Jesus is in the temple. He is watching. He is watching how much each person contributes to the temple treasury - that is, he is watching how much money people contribute as their tithe. Along comes a poor widow (reminiscent of Ruth and Naomi). She has no one to care for, and just a few small coins. She places her two small coins in the offering. Jesus, we discover, not only watches what people place in the offering, he comments on their offerings as well! He commends the widow - for others contributed out of their abundance, while she gave all she had, the two small coins - “all she had to live on.”

We have stories this week about two of the three classes of people the Lord God of Abraham, Isaac, Jacob and Jesus cares about - widows, orphans and resident aliens. He lifts us the two widows, one a resident alien (Ruth), as examples for the rest of us. They are not to be ignored, or worse, discriminated against. They are not to be marginalized. They are to be embraced, for by their examples the future of Israel is to be secured.

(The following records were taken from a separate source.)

File: src/rtl/gsg_gate_decode.sv
// Maps a count and the captured boundaries onto the four gates.
module gsg_gate_decode
  import sec_pwm_gate_pkg::*;
#(
  parameter int CNT_W = 12
) (
  input  logic             run_i,
  input  logic [CNT_W-1:0] cnt_i,
  input  logic [CNT_W-1:0] half_i,
  input  logic [CNT_W-1:0] a_end_i,
  input  logic [CNT_W-1:0] b_end_i,
  input  logic [CNT_W-1:0] s2_end_i,
  input  logic [CNT_W-1:0] lim_i,
  input  logic [CNT_W-1:0] tail_i,
  output gate_set_t        gates_o
);
  always_comb begin
    gates_o = GATES_OFF;
    if (run_i) begin
      gates_o.pa = cnt_i < a_end_i;
      gates_o.pb = (cnt_i >= half_i) && (cnt_i < b_end_i);
      gates_o.s2 = cnt_i < s2_end_i;
      gates_o.s1 = (cnt_i >= half_i) || ((cnt_i < tail_i) && (cnt_i < lim_i));
    end
  end

endmodule

File: src/rtl/sec_pwm_gate_gen.sv
module sec_pwm_gate_gen
  import sec_pwm_gate_pkg::*;
#(
  parameter int CNT_W  = 12,
  parameter int DUTY_W = 8
) (
  input  logic              clk,
  input  logic              rst_n,
  input  logic              en,
  input  logic [CNT_W-1:0]  period_cnt,
  input  logic [CNT_W-1:0]  dead_cnt,
  input  logic [CNT_W-1:0]  guard_cnt,
  input  logic [DUTY_W-1:0] duty_cmd,
  output logic              pa_gate,
  output logic              pb_gate,
  output logic              s1_gate,
  output logic              s2_gate
);
  localparam int XW = CNT_W + 1;

  // Reset: asserts at once, releases on the second clock edge.
  logic rs_meta_q, rs_q;
  always_ff @(posedge clk or negedge rst_n) begin
    if (!rst_n) begin
      rs_meta_q <= 1'b0;
      rs_q      <= 1'b0;
    end else begin
      rs_meta_q <= 1'b1;
      rs_q      <= rs_meta_q;
    end
  end

  // Settings turned into boundaries, ready for capture at period start.
  logic [CNT_W-1:0] c_per, c_half, c_ext, c_a_end, c_b_end, c_s2_end, c_lim;

  gsg_shape_calc #(.CNT_W(CNT_W), .DUTY_W(DUTY_W)) u_calc (
    .period_i (period_cnt),
    .dead_i   (dead_cnt),
    .guard_i  (guard_cnt),
    .duty_i   (duty_cmd),
    .per_o    (c_per),
    .half_o   (c_half),
    .ext_o    (c_ext),
    .a_end_o  (c_a_end),
    .b_end_o  (c_b_end),
    .s2_end_o (c_s2_end),
    .lim_o    (c_lim)
  );

  // Captured boundaries of the running period.
  logic [CNT_W-1:0] per_q, half_q, ext_q, a_end_q, b_end_q, s2_end_q, lim_q, tail_q;
  logic [CNT_W-1:0] per_d, half_d, ext_d, a_end_d, b_end_d, s2_end_d, lim_d, tail_d;

  logic             start, run_nxt;
  logic [CNT_W-1:0] cnt_nxt;

  gsg_phase_ctr #(.CNT_W(CNT_W)) u_ctr (
    .clk       (clk),
    .rst_n     (rs_q),
    .en        (en),
    .per_q     (per_q),
    .start_o   (start),
    .run_nxt_o (run_nxt),
    .cnt_nxt_o (cnt_nxt)
  );

  // S1 portion that spills into the next period: 2h + ext - P of the old period.
  logic [XW-1:0]    spill_x;
  logic [CNT_W-1:0] spill;
  always_comb begin
    spill_x = {half_q, 1'b0} + XW'(ext_q);
    spill   = (spill_x > XW'(per_q)) ? CNT_W'(spill_x - XW'(per_q)) : '0;
  end

  // Next-state selection of the captured boundaries.
  always_comb begin
    per_d    = per_q;
    half_d   = half_q;
    ext_d    = ext_q;
    a_end_d  = a_end_q;
    b_end_d  = b_end_q;
    s2_end_d = s2_end_q;
    lim_d    = lim_q;
    tail_d   = tail_q;
    if (!run_nxt) begin
      per_d    = '0;
      half_d   = '0;
      ext_d    = '0;
      a_end_d  = '0;
      b_end_d  = '0;
      s2_end_d = '0;
      lim_d    = '0;
      tail_d   = '0;
    end else if (start) begin
      per_d    = c_per;
      half_d   = c_half;
      ext_d    = c_ext;
      a_end_d  = c_a_end;
      b_end_d  = c_b_end;
      s2_end_d = c_s2_end;
      lim_d    = c_lim;
      tail_d   = (per_q == '0) ? '0 : spill;   // no spill into the first period
    end
  end

  gate_set_t gates_d, gates_q;

  gsg_gate_decode #(.CNT_W(CNT_W)) u_dec (
    .run_i    (run_nxt),
    .cnt_i    (cnt_nxt),
    .half_i   (half_d),
    .a_end_i  (a_end_d),
    .b_end_i  (b_end_d),
    .s2_end_i (s2_end_d),
    .lim_i    (lim_d),
    .tail_i   (tail_d),
    .gates_o  (gates_d)
  );

  always_ff @(posedge clk or negedge rs_q) begin
    if (!rs_q) begin
      per_q    <= '0;
      half_q   <= '0;
      ext_q    <= '0;
      a_end_q  <= '0;
      b_end_q  <= '0;
      s2_end_q <= '0;
      lim_q    <= '0;
      tail_q   <= '0;
      gates_q  <= GATES_OFF;
    end else begin
      per_q    <= per_d;
      half_q   <= half_d;
      ext_q    <= ext_d;
      a_end_q  <= a_end_d;
      b_end_q  <= b_end_d;
      s2_end_q <= s2_end_d;
      lim_q    <= lim_d;
      tail_q   <= tail_d;
      gates_q  <= gates_d;
    end
  end

  assign pa_gate = gates_q.pa;
  assign pb_gate = gates_q.pb;
  assign s1_gate = gates_q.s1;
  assign s2_gate = gates_q.s2;

endmodule

File: config.mk
export PLATFORM = sky130hd
export DESIGN_NAME = sec_pwm_gate_gen
export DESIGN_NICKNAME = d
export VERILOG_FILES = /design/src/rtl/sec_pwm_gate_pkg.sv /design/src/rtl/gsg_shape_calc.sv /design/src/rtl/gsg_phase_ctr.sv /design/src/rtl/gsg_gate_decode.sv /design/src/rtl/sec_pwm_gate_gen.sv
export SDC_FILE = /design/constraint.sdc
export NUM_CORES = 1
export LEC_CHECK = 0
export BUFFER_PORTS_ARGS = -buffer_cell sky130_fd_sc_hd__buf_4
export CAP_MARGIN = 15
export CELL_PAD_IN_SITES_DETAIL_PLACEMENT = 0
export CELL_PAD_IN_SITES_GLOBAL_PLACEMENT = 1
export CORE_MARGIN = 5
export CORE_UTILIZATION = 30
export DETAILED_ROUTE_END_ITERATION = 7
export GPL_ROUTABILITY_DRIVEN = 0
export GPL_TIMING_DRIVEN = 0
export HOLD_SLACK_MARGIN = 0.05
export PLACE_DENSITY = 0.55
export SLEW_MARGIN = 20
export SYNTH_ARGS = -nofsm -noshare
export SYNTH_HDL_FRONTEND = slang
export SYNTH_SLANG_ARGS = --single-unit
File: constraint.sdc
create_clock -name clk -period 3.3 [get_ports clk]
set_input_delay 0.33 -clock clk [delete_from_list [all_inputs] [get_ports clk]]
set_output_delay 0.33 -clock clk [all_outputs]
set_load 0.005 [all_outputs]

Over against this backdrop of what the Bible has to say about immigration and supporting those who are unable to support themselves we have the results and response of our recent national election. Former Amboy Dukes guitarist (“Journey to the center of your mind”) Ted Nugent tweets, “Pimps whores & welfare brats & their soulless supporters hav a president to destroy America,” evidently not happy with a President who seeks to fulfill the Biblical mandate to help those in need, to secure the future for today’s widows, orphans and resident aliens. We saw big money spent to deny the children of resident aliens an affordable education.

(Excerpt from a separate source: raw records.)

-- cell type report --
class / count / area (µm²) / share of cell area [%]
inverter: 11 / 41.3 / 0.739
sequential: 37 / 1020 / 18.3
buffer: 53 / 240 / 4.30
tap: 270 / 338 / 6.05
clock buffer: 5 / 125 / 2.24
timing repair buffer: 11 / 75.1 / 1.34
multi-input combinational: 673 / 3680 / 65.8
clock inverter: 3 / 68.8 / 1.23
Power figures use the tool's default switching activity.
==> config.mk <==
export PLATFORM = sky130hd
export DESIGN_NAME = fmt_track_xlat
export DESIGN_NICKNAME = d
export VERILOG_FILES = /design/src/rtl/fmt_pkg.sv /design/src/rtl/fmt_edge_det.sv /design/src/rtl/fmt_crc_acc.sv /design/src/rtl/fmt_hold_reg.sv /design/src/rtl/fmt_track_xlat.sv
export SDC_FILE = /design/constraint.sdc
export NUM_CORES = 1
export LEC_CHECK = 0
export ABC_AREA = 1
export CAP_MARGIN = 15
export CORE_ASPECT_RATIO = 0.7
export CORE_UTILIZATION = 35
export CTS_BUF_LIST = sky130_fd_sc_hd__clkbuf_4
export CTS_CLUSTER_SIZE = 20
export DETAILED_ROUTE_END_ITERATION = 8
export DONT_BUFFER_PORTS = 1
export PLACE_DENSITY = 0.49
export SYNTH_ARGS = -nofsm -noshare
export SYNTH_HDL_FRONTEND = slang
export SYNTH_SLANG_ARGS = --single-unit
==> constraint.sdc <==
create_clock -name clk -period 1.8 [get_ports clk]
set_input_delay 0.36 -clock clk [delete_from_list [all_inputs] [get_ports clk]]
set_output_delay 0.36 -clock clk [all_outputs]
set_load 0.03 [all_outputs]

And last week, while at a wonderfully extravagant party in our nation’s capitol in a second floor loft and yoga studio where food, drink and music was overflowing - a stroll around the block revealed a number of people “downstairs” setting up places on the sidewalks and in doorways to sleep the night on the pavement. The contrast was stark. And only blocks from the White House and Congress, where policies are set in motion that make result in such people having nowhere else to go.

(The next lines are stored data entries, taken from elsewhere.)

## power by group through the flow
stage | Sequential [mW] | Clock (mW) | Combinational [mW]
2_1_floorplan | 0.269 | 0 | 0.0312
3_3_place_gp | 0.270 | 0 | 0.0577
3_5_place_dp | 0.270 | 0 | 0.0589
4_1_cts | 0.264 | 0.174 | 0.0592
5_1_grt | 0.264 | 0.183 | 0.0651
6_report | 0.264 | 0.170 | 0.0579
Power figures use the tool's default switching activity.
--- config.mk ---
export PLATFORM = sky130hd
export DESIGN_NAME = loop_branch_ctrl
export DESIGN_NICKNAME = d
export VERILOG_FILES = /design/src/rtl/loop_branch_pkg.sv /design/src/rtl/loop_counters.sv /design/src/rtl/loop_decide.sv /design/src/rtl/loop_branch_ctrl.sv
export SDC_FILE = /design/constraint.sdc
export NUM_CORES = 1
export LEC_CHECK = 0
export BUFFER_PORTS_ARGS = -buffer_cell sky130_fd_sc_hd__buf_4
export CAP_MARGIN = 15
export CORE_MARGIN = 2
export CORE_UTILIZATION = 45
export CTS_BUF_LIST = sky130_fd_sc_hd__clkbuf_16
export DETAILED_ROUTE_END_ITERATION = 6
export PLACE_DENSITY = 0.84
export SETUP_SLACK_MARGIN = 0.15
export SYNTH_ARGS = -nofsm -noshare
export SYNTH_HDL_FRONTEND = slang
export SYNTH_HIERARCHICAL = 1
export SYNTH_SLANG_ARGS = --single-unit
--- constraint.sdc ---
create_clock -name clk -period 11.17 [get_ports clk]
set_input_delay 3.351 -clock clk [delete_from_list [all_inputs] [get_ports clk]]
set_output_delay 3.351 -clock clk [all_outputs]
set_load 0.005 [all_outputs]
--- src/rtl/loop_branch_pkg.sv ---
package loop_branch_pkg;
  typedef enum logic {
    MODE_SIMPLE = 1'b0,
    MODE_PIPE   = 1'b1
  } brMode_e;

  typedef struct packed {
    logic decLc;
    logic decEc;
    logic take;
    logic rot;
    logic pred;
  } loopStrobe_t;
endpackage

--- src/rtl/loop_counters.sv ---
module loop_counters
  import loop_branch_pkg::*;
#(
  parameter int CNT_W = 64
) (
  input  logic             clk,
  input  logic             rstN,
  input  loopStrobe_t      strobe,
  input  logic             lcWrEn,
  input  logic [CNT_W-1:0] lcWrData,
  input  logic             ecWrEn,
  input  logic [CNT_W-1:0] ecWrData,
  output logic [CNT_W-1:0] lcQ,
  output logic [CNT_W-1:0] ecQ,
  output logic             lcZero,
  output logic             ecZero,
  output logic             ecOne
);
  localparam logic [CNT_W-1:0] ONE = CNT_W'(1);

  logic [CNT_W-1:0] lcNext;
  logic [CNT_W-1:0] ecNext;

  always_comb begin
    lcNext = lcQ;
    if (lcWrEn)            lcNext = lcWrData;
    else if (strobe.decLc) lcNext = lcQ - ONE;
  end

  always_comb begin
    ecNext = ecQ;
    if (ecWrEn)            ecNext = ecWrData;
    else if (strobe.decEc) ecNext = ecQ - ONE;
  end

  always_ff @(posedge clk) begin
    if (!rstN) begin
      lcQ <= '0;
      ecQ <= '0;
    end else begin
      lcQ <= lcNext;
      ecQ <= ecNext;
    end
  end

  assign lcZero = (lcQ == '0);
  assign ecZero = (ecQ == '0);
  assign ecOne  = (ecQ == ONE);

  // a granted decrement lowers the trip count by exactly one
  a_r2_lc_step: assert property (@(posedge clk) disable iff (!rstN)
    (strobe.decLc && !lcWrEn) |=> (lcQ == $past(lcQ) - ONE));

  // a granted drain step lowers the drain count by exactly one
  a_r5_ec_step: assert property (@(posedge clk) disable iff (!rstN)
    (strobe.decEc && !ecWrEn) |=> (ecQ == $past(ecQ) - ONE));

  // a write wins over any branch update
  a_r8_wr_wins: assert property (@(posedge clk) disable iff (!rstN)
    lcWrEn |=> (lcQ == $past(lcWrData)));

  // no write and no decrement leaves the drain count unchanged
  a_r9_ec_hold: assert property (@(posedge clk) disable iff (!rstN)
    (!strobe.decEc && !ecWrEn) |=> $stable(ecQ));
endmodule
===== config.mk =====
export PLATFORM = sky130hd
export DESIGN_NAME = fracn_divider
export DESIGN_NICKNAME = d
export VERILOG_FILES = /design/src/rtl/fracn_pkg.sv /design/src/rtl/fracn_cfg.sv /design/src/rtl/fracn_mash.sv /design/src/rtl/fracn_counter.sv /design/src/rtl/fracn_divider.sv
export SDC_FILE = /design/constraint.sdc
export NUM_CORES = 1
export LEC_CHECK = 0
export BUFFER_PORTS_ARGS = -buffer_cell sky130_fd_sc_hd__buf_2
export CAP_MARGIN = 20
export CORE_UTILIZATION = 50
export CTS_CLUSTER_SIZE = 28
export DETAILED_ROUTE_END_ITERATION = 12
export PLACE_DENSITY = 0.7
export SLEW_MARGIN = 20
export SYNTH_ARGS = -nofsm -noshare
export SYNTH_HDL_FRONTEND = slang
export SYNTH_SLANG_ARGS = --single-unit

===== constraint.sdc =====
create_clock -name clk -period 16 [get_ports clk]
set_input_delay 2.4 -clock clk [delete_from_list [all_inputs] [get_ports clk]]
set_output_delay 2.4 -clock clk [all_outputs]
set_load 0.02 [all_outputs]

===== src/rtl/fracn_pkg.sv =====
package fracn_pkg;

    localparam int INT_W      = 16;
    localparam int MOD_W      = 12;
    localparam int N_W        = INT_W + 1;
    localparam int OFF_W      = 4;
    localparam int STAGES     = 3;
    localparam int INT_MIN_LO = 23;
    localparam int INT_MIN_HI = 75;
    localparam int MOD_MIN    = 2;

    typedef struct packed {
        logic [INT_W-1:0] int_v;
        logic [MOD_W-1:0] frac;
        logic [MOD_W-1:0] modv;
        logic             presc;
        logic             imode;
    } cfg_t;

    localparam cfg_t RESET_CFG = '{
        int_v: INT_W'(INT_MIN_LO),
        frac:  '0,
        modv:  MOD_W'(MOD_MIN),
        presc: 1'b0,
        imode: 1'b1
    };

    function automatic cfg_t clamp_cfg(cfg_t r);
        cfg_t o;
        logic [INT_W-1:0] lo;
        o  = r;
        lo = r.presc ? INT_W'(INT_MIN_HI) : INT_W'(INT_MIN_LO);
        if (r.int_v < lo) o.int_v = lo;
        if (r.modv < MOD_W'(MOD_MIN)) o.modv = MOD_W'(MOD_MIN);
        if (r.frac >= o.modv) o.frac = o.modv - 1'b1;
        return o;
    endfunction

    function automatic logic cfg_bad(cfg_t r);
        return clamp_cfg(r) != r;
    endfunction

endpackage


===== src/rtl/fracn_cfg.sv =====
module fracn_cfg
    import fracn_pkg::*;
(
    input  logic clk,
    input  logic rst,
    input  logic upd,
    input  cfg_t raw,
    input  logic boundary,
    output cfg_t eff,
    output logic apply,
    output logic err
);
    cfg_t act_q, pend_q;
    logic pend_v;

    assign apply = boundary && pend_v;
    assign eff   = apply ? pend_q : act_q;

    always_ff @(posedge clk) begin
        if (rst) begin
            act_q  <= RESET_CFG;
            pend_q <= RESET_CFG;
            pend_v <= 1'b0;
            err    <= 1'b0;
        end else begin
            if (apply) act_q <= pend_q;
            if (upd) begin
                pend_q <= clamp_cfg(raw);
                err    <= cfg_bad(raw);
                pend_v <= 1'b1;
            end else if (apply) begin
                pend_v <= 1'b0;
            end
        end
    end
endmodule


===== src/rtl/fracn_mash.sv =====
module fracn_mash
    import fracn_pkg::*;
(
    input  logic                    clk,
    input  logic                    rst,
    input  logic                    step,
    input  logic                    restart,
    input  logic                    hold,
    input  logic [MOD_W-1:0]        frac,
    input  logic [MOD_W-1:0]        modv,
    output logic signed [OFF_W-1:0] offset
);
    logic clr;
    assign clr = restart || hold;

    for (genvar g = 0; g < STAGES; g++) begin : stg
        logic [MOD_W-1:0] acc_q, din, base, dout;
        logic [MOD_W:0]   sum;
        logic             cy;
        if (g == 0) begin : g_first
            assign din = frac;
        end else begin : g_next
            assign din = stg[g-1].dout;
        end
        assign base = clr ? '0 : acc_q;
        assign sum  = {1'b0, base} + {1'b0, din};
        assign cy   = sum >= {1'b0, modv};
        assign dout = cy ? MOD_W'(sum - {1'b0, modv}) : sum[MOD_W-1:0];
        always_ff @(posedge clk) begin
            if (rst)       acc_q <= '0;
            else if (step) acc_q <= hold ? '0 : dout;
        end
    end

    logic c2d_q, c3d_q, c3dd_q;
    logic c2d, c3d, c3dd;
    assign c2d  = clr ? 1'b0 : c2d_q;
    assign c3d  = clr ? 1'b0 : c3d_q;
    assign c3dd = clr ? 1'b0 : c3dd_q;

    always_ff @(posedge clk) begin
        if (rst) begin
            c2d_q  <= 1'b0;
            c3d_q  <= 1'b0;
            c3dd_q <= 1'b0;
        end else if (step) begin
            c2d_q  <= hold ? 1'b0 : stg[1].cy;
            c3d_q  <= hold ? 1'b0 : stg[2].cy;
            c3dd_q <= hold ? 1'b0 : c3d;
        end
    end

    logic [OFF_W-1:0] raw_off;
    assign raw_off = OFF_W'(stg[0].cy) + OFF_W'(stg[1].cy) - OFF_W'(c2d)
                   + OFF_W'(stg[2].cy) - OFF_W'({c3d, 1'b0}) + OFF_W'(c3dd);
    assign offset  = hold ? '0 : $signed(raw_off);
endmodule


===== src/rtl/fracn_counter.sv =====
module fracn_counter
    import fracn_pkg::*;
(
    input  logic                    clk,
    input  logic                    rst,
    input  logic [INT_W-1:0]        int_v,
    input  logic signed [OFF_W-1:0] offset,
    output logic                    fb_pulse,
    output logic [N_W-1:0]          n_now
);
    logic [N_W-1:0]        cnt;
    logic signed [N_W:0]   n_sum;
    logic [N_W-1:0]        n_next;

    assign n_sum    = $signed({2'b00, int_v}) + $signed({{(N_W+1-OFF_W){offset[OFF_W-1]}}, offset});
    assign n_next   = n_sum[N_W-1:0];
    assign fb_pulse = (cnt == '0);

    always_ff @(posedge clk) begin
        if (rst) begin
            cnt   <= '0;
            n_now <= N_W'(INT_MIN_LO);
        end else if (fb_pulse) begin
            cnt   <= n_next - 1'b1;
            n_now <= n_next;
        end else begin
            cnt   <= cnt - 1'b1;
        end
    end
endmodule


===== src/rtl/fracn_divider.sv =====
module fracn_divider
    import fracn_pkg::*;
(
    input  logic             clk,
    input  logic             rst,
    input  logic             upd,
    input  logic [15:0]      int_val,
    input  logic [11:0]      frac_val,
    input  logic [11:0]      mod_val,
    input  logic             presc_sel,
    input  logic             int_mode,
    output logic             fb_pulse,
    output logic [16:0]      n_now,
    output logic             cfg_err
);
    cfg_t raw, eff;
    logic apply, hold;
    logic signed [OFF_W-1:0] offset;

    assign raw = '{int_v: int_val, frac: frac_val, modv: mod_val,
                   presc: presc_sel, imode: int_mode};
    assign hold = eff.imode && (eff.frac == '0);

    fracn_cfg u_cfg (
        .clk(clk), .rst(rst), .upd(upd), .raw(raw), .boundary(fb_pulse),
        .eff(eff), .apply(apply), .err(cfg_err)
    );

    fracn_mash u_mash (
        .clk(clk), .rst(rst), .step(fb_pulse), .restart(apply), .hold(hold),
        .frac(eff.frac), .modv(eff.modv), .offset(offset)
    );

    fracn_counter u_cnt (
        .clk(clk), .rst(rst), .int_v(eff.int_v), .offset(offset),
        .fb_pulse(fb_pulse), .n_now(n_now)
    );
endmodule


==> results.md <==
* Root Buffer Master: clkbuf_16
* Vias in the first global route at 9862
* Hold Path Origin: u_cnt.n_now[0]
* Antenna violations before repair at 0
* Top Metal Used: met4
* Fmax at ~65 MHz
* Critical path class: flip-flop to flip-flop
* Non-Filler Instances at about 1800
* Hold Buf Count CTS at 0
* Synthesized net count at 1557
* Startpoint types: flip-flop
* Syn avg cell area at 8.27 um^2
* Seq/Total Area, Yosys at 0.272
* Final setup vio count at 0
* Slew @ Worst Pin at 898 ps
* Post-DP HPWL at 22900 um
* Min cycle time layout at 15280 ps
* Slowest cell on the critical path: fa_1
* Final Wtd Congestion at 0.955
* CP Max Fanout at 16
* Io pins at 64
* FF-to-FF setup slack at slightly above 700 ps
* Synth top area share at 0.272
* First-pass GRT wire length at between 40000 and 50000 um
* Initial core utilization at 0.510
* DRT iter0 DRCs at 498
* Die Y at 154 um
* Synth Register Bits at 157
* Met1 WL at about 14000 um
* Layout cells sized above 1 at 0.182
* # diodes at 0
* Gr ovfl total at 0
* Most used DFF post-synth: dfxtp_1
* Total Wirelength at about 30000 um
* Crit path setup slack, layout at 725 ps
* WL/cell at 17.2 um
* CTS tree: done
* Slowest stage delay, CP at 420 ps
* Reg2reg path depth at 77
* Final Cycle Share at 0.955
* Met3 wire length at 1110 um
* Rows at 55
* Relative slew slack at 0.400
* Post-route ant nets at 0
* Top cells by area, synth: dfxtp_1, ha_1, mux2i_1
* Status: finished, final reports clean
* EDFF count, synth at 0
* Synth top cells by count: nand2_1, dfxtp_1, nor2_1, ha_1, a21oi_1
* Fin. Hold Viols at 0
* CTS Buffer Depth at 2
* Worst clock skew at 9.94 ps
* Area Overhead vs Synth at 16.3%
* Drt via density at ~5.8
* CP dominant cell by count: ha_1
* Via Count at 10269
* Post-Place Setup Slack at -310 ps
* Worst setup EP type: flip-flop
* Hold path depth at 2
* RR Endpoint: u_cnt.cnt[16]
* Hold slack at between 400 and 500 ps
* Async SR Flop Fraction at 0
* Yosys warnings at 0
* Min-delay worst type: flip-flop to flip-flop
* Final Max Tran Viols at 0
* Reg clk slew, reported paths at 70 ps
* Final nets at 1648
* Port bufs at 63
* Distinct cells, synth at 90
* Clock Latency Late Sink at 440 ps
* H-tree levels at 4
* Die X at between 150 and 200 um
* Overall routing resource usage at 0.258
* Cell accounting for the most synthesized area: dfxtp_1
* RR Startpoint: u_cnt.cnt[9]
* Placed Cells at around 1700
* Largest net degree at the start of global routing at 60
* Met2 Wirelength at 15100 um
* Count leader, synth: nand2_1
* CP arrival at roughly 16000 ps
* WHS Endpoint: u_cnt.n_now[0]
* Number of remaining DRC errors at 0
* Drt first pass iters at 5
* CTS Buf Count at 17
* Sink Count at 157
* Core area at 22600 um^2
* Post-Syn Instances at 1395
* Full die area at between 20000 and 25000 um^2
* Max-cap violations at 0
* Cell Area, Synth at 11500 um^2
* Critical Path RT at 16300 ps
kinds of logic (layout without fill, tap and decap cells):
| logic type | after synthesis | after routing | share of synthesized area |
|---|---|---|---|
| AO/OA/AOI/OAI | 311 | 311 | 0.184 |
| flip-flops | 157 | 157 | 0.272 |
| AND/OR/NAND/NOR | 514 | 514 | 0.220 |
| multiplexers | 84 | 84 | 0.0762 |
| buffers and inverters | 119 | 223 | 0.0431 |
| adder cells (fa/ha/maj) | 117 | 117 | 0.133 |
| XOR/XNOR | 93 | 93 | 0.0712 |
timing repair:
action | in CTS | in global routing
gates resized for setup | 10 | 53
endpoints found under the setup margin | 9 | 24
buffers inserted | 0 | 24
pin swaps | 0 | 21
critical path: cells and delay by family, from the launching register on:
family,cells,cell delay (ps)
fa+ha+maj,11,3080
compound gates,27,5520
xor+xnor,4,610
flops,1,340
simple gates,27,4480
mux,2,440
buf+inv,6,630
worst max path at each step:
stage	start	endpoint	slack (ps)	depth (start not counted)
floorplan	u_cnt.cnt[11]	u_cnt.cnt[13]	5	81
global route	u_cnt.cnt[9]	u_cnt.cnt[16]	-130	77
CTS	u_cnt.cnt[11]	u_cnt.cnt[16]	-10	75
finish	u_cnt.cnt[9]	u_cnt.cnt[16]	720	77
detailed placement	u_cnt.cnt[11]	u_cnt.cnt[16]	-310	73
global placement	u_cnt.cnt[11]	u_cnt.cnt[16]	310	73
registers in the layout (all words and copies together) (netlist names), 17 cells and up:
register and flops:
u_mash.stg.acc_q 36, u_cnt.cnt 17, u_cnt.n_now 17, u_cfg.pend_q 41, u_cfg.act_q 41
layout by cell type, fill, tap and decap left out, types with 11 or more instances in the layout:
master / synthesis / layout
a21o_1: 28 / 28
a21oi_1: 89 / 79
a21oi_2: 1 / 11
a22o_1: 25 / 25
and3_1: 39 / 39
buf_2: 4 / 62
buf_4: 0 / 64
clkbuf_16: 0 / 17
dfxtp_1: 157 / 157
ha_1: 108 / 106
inv_1: 62 / 62
mux2_2: 17 / 17
mux2i_1: 65 / 61
nand2_1: 167 / 165
nand2b_1: 22 / 22
nand3_1: 19 / 18
nand4_1: 20 / 20
nor2_1: 131 / 128
nor2b_1: 21 / 20
nor3_1: 23 / 20
o21a_1: 11 / 11
o21ai_0: 47 / 43
or3_1: 12 / 11
xnor2_1: 66 / 65
xor2_1: 26 / 26
metal layers:
layer | global-route usage | vias up
li1 | - | 5166
met1 | 0.321 | 4847
met2 | 0.452 | 205
met3 | 0.0428 | 51
met4 | 0.0857 | 0
met5 | 0 | -
cell type report:
class | instances | area, um^2
Multi-Input combinational cell | 1119 | 8220
Clock inverter | 14 | 184
Timing Repair Buffer | 129 | 850
Inverter | 62 | 233
Tap cell | 285 | 357
Sequential cell | 157 | 3140
Fill cell | 2008 | 9220
Clock buffer | 18 | 439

I spoke to two men who had their hands out seeking to raise enough money to rent a room for the night. It was cold, dipping into the lower forties. I asked them why they did not seek a public shelter. “Man,” they said, “it’s worse than jail in there. People rob you, steal your shoes, up all night makin’ noise, and they throw you back out on the street at the crack of dawn. It’s better out here.” I gave them $10 on my way back upstairs where the food and drinks were flowing like milk and honey.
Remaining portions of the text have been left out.